Search term "fill": please show all lines in the listing that contain it.
___ ENTRIES SHOWN ___
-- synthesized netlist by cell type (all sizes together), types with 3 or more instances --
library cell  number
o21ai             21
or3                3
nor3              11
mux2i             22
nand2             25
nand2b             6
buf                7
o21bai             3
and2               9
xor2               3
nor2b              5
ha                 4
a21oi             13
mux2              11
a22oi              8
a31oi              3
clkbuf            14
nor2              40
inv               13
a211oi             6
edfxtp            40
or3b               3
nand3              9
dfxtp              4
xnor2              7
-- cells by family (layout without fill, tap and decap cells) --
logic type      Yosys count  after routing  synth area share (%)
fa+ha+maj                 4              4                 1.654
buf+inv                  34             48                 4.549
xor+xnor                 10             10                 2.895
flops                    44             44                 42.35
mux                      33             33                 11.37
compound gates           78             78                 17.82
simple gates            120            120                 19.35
___
___ ENTRIES SHOWN ___
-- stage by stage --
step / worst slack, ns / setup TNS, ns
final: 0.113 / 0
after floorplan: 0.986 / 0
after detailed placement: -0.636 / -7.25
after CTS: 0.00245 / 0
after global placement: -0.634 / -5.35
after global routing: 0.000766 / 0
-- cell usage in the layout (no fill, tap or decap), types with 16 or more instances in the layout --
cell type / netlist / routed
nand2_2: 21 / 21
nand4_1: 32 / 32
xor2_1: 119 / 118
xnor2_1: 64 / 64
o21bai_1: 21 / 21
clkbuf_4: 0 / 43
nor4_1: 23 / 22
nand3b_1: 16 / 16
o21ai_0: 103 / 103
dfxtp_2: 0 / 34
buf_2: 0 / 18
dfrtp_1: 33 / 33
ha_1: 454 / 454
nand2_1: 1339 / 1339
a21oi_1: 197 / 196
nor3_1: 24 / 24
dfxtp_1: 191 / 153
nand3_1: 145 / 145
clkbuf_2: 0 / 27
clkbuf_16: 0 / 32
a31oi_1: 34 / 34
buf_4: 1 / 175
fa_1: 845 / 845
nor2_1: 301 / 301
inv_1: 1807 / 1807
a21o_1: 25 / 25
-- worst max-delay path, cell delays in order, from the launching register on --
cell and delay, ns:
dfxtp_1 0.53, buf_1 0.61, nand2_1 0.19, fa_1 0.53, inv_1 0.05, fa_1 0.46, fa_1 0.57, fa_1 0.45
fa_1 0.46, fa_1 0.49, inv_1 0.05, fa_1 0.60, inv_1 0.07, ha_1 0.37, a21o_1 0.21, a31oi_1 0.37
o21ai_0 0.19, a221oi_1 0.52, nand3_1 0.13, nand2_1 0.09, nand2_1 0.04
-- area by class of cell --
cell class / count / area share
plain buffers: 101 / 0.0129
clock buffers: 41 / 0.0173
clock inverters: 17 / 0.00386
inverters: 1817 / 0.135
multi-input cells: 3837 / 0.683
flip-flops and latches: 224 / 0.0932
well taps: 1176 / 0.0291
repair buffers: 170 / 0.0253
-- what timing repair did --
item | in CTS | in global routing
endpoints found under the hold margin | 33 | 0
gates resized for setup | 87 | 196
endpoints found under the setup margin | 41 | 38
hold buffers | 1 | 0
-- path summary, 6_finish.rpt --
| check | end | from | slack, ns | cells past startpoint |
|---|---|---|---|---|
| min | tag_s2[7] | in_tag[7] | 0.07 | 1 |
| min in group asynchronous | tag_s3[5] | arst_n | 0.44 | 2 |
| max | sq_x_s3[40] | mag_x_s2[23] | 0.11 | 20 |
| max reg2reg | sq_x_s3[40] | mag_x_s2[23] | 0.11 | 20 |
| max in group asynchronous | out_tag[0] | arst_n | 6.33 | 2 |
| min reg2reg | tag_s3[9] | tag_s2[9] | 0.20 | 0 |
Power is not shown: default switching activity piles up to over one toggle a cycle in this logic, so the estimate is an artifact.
___
___ ENTRIES SHOWN ___
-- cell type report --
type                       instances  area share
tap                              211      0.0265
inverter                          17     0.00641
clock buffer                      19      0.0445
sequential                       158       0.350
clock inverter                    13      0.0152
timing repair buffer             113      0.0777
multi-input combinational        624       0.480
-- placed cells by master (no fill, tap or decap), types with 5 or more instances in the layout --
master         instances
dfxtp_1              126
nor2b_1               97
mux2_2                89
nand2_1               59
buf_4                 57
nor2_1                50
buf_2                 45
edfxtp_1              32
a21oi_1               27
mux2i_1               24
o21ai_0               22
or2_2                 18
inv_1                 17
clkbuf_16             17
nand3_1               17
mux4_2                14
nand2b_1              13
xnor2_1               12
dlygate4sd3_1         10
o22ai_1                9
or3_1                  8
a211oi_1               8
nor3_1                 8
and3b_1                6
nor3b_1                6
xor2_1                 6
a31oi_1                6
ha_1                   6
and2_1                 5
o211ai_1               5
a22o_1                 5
___
• _RESULT_:
-- cells by family (layout without fill, tap and decap cells) --
-- cell usage in the layout (no fill, tap or decap), types with 16 or more instances in the layout --
-- placed cells by master (no fill, tap or decap), types with 5 or more instances in the layout --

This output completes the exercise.